In much the same way, events like Kenosha complicate racialized assumptions. It’s not just the law that appears to evaporate–within the riot, the racial codes of our society begin to malfunction. If the impact of urban planning after the sixties was to instrumentalize architecture and infrastructure as a means to concretize and materially confirm the color line, then by attacking urban planning and the police who enforce this segregation of the landscape, these exceptional events can open up a space of communion across racial lines. In the heat of the fires in Kenosha, locality and ethics superseded race as the basis of any immediate encounter. On the one hand, you were more likely to be confronted with suspicion if you weren’t from the neighborhood; yet you were just as likely to be welcomed with open arms if you appeared to fit someone’s imagination of “Antifa.” The same person who gave you the side-eye earlier will stand with you once you make it clear you’ve got skin in the game.
These moments are transformative in a real sense. Whites born into a life distant from violence, who may be ashamed of their lack of connection to black and latino experience, or who have been taught to please the police and fear blackness, encounter black desire on the shared terrain of resisting captivity. Likewise, black people who have only known whites as racist, or who might know a handful of “down” but still kind of goofy whites are now thrust into uncharted territory. To come upon whites with a disposition to fight at the same time as they are confronted by other people of color acting like clowns and attempting to quell the crowd’s anger–such encounters can break down overly simplistic ideas of fixed identities, whether the corny white figure depicted in black comedies or the revolutionary subject of the black radical tradition. The result is a contradictory cocktail of “pessimism and optimism, specifism and universalism” wholly contingent on a delicate mixture of anti-social and social violence, which has the power to momentarily shake us awake from the racial nightmare.
The hold’s terrible gift was to gather dispossessed feelings in common…
In the streets that second night, people were looking out for one another, reminding each other to wear a mask, shouting “cover your face!” when glass was breaking, and checking that cameras were off. With no one giving orders or telling people how to feel, what to do, or where to go, the needs of the collective body were easy to spot and anticipate. Complete strangers intuitively offered and asked for help. How fluidly this shift happens shows how easy it is for people to act in concert once an unspoken pact about the type of freedom we are participating in has been made. At one point, a car caravan was giving cover to the crowd in the street so that bearcats couldn’t enter the block. What people decided to do within that sudden moment of freedom is not what matters. If property is destroyed, it simply reflects back on what causes people to create these spaces of freedom to begin with. Such acts are always infinitely more gentle than what they serve as a response to.

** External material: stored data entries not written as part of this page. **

This is an optimization exercise on Yosys and OpenROAD, whose aim is a short achievable clock period and few clock cycles, not a production implementation.
The RTL was checked by simulation tests, not by an equivalence proof against the original design.
Power and IR drop assume default switching activity.

==> design/flow/design.v <==
module ControlUnit(
  input [10 : 0] OpCode,
  output Reg2Loc,
  output Branch,
  output MemRead,
  output MemtoReg,
  output [1:0]Aluop,
  output MemWrite,
  output AluSrc,
  output RegWrite
);
reg [8:0] outcome;
assign  {Reg2Loc ,AluSrc ,MemtoReg ,RegWrite ,MemRead ,MemWrite ,Branch } = outcome[8:2];
assign Aluop = outcome[1:0];
always @( OpCode )
casex(OpCode)
	11'b10001011000: outcome = 9'b000100010;  
	11'b11001011000: outcome = 9'b000100010;  
	11'b10001010000: outcome = 9'b000100010;  
	11'b10101010000: outcome = 9'b000100010;  
        11'b11111000010: outcome = 9'b011110000;
        11'b11111000000: outcome = 9'b110001000;
        11'b10110100xxx: outcome = 9'b101000101;
	default: outcome = 9'b000000000;
endcase
endmodule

By contrast, where megaphones compete with each other to give the same speech, or activists attempt to nag a crowd into submission, a kind of ethical sectarianism emerges and fractures the improvised community. Those whose penchants align move in sync, but the fabric of common experience is now riven by mistrust. The same is true when police run impact-round drive-bys in their bearcats, or a collection of armed non-state actors fill the sea for a teenage cop lover to swim in: the fugitive community splinters, and the situation recalibrates with sharper and more hostile edges.
On that second night, the bonds born in rebellion still held strong. As the crowd reached the Department of Corrections building, fire from the furniture store began to illuminate the distance. The lack of appointed leaders gave way to generous excess. Firework mortars lit up the darkness, and the facade was covered in slogans: “Can you hear us now?”, “Prison demolitionism now,” “Rusten Sheskey you did this.” The car caravan arrived, jubilantly playing music, yelling and laughing, riders hanging out windows. Someone dared the crowd to “burn that shit down!,” an appeal met with cheers. The front door’s glass got smashed, kicked out, and masked figures entered the building. The side doors were pried open and others followed suit. The DOC would burn long into the night–a microcosm of this particular hell on earth, now consummated in revelatory inferno. As the crowd pushed off, a reveller exclaimed:
I’m never going to see my PO ever again!
American Hell
The exurbs of the Midwest are a particular circle of hell in which the nightmares of the twentieth century torment the living. Twin failed promises of white flight and black middle class dreams now fuse into one of the most segregated terrains in the US. Scantily lit neighborhoods, visible poverty, and a pervasive feeling of no way out form the cultural tapestry of towns like Kenosha.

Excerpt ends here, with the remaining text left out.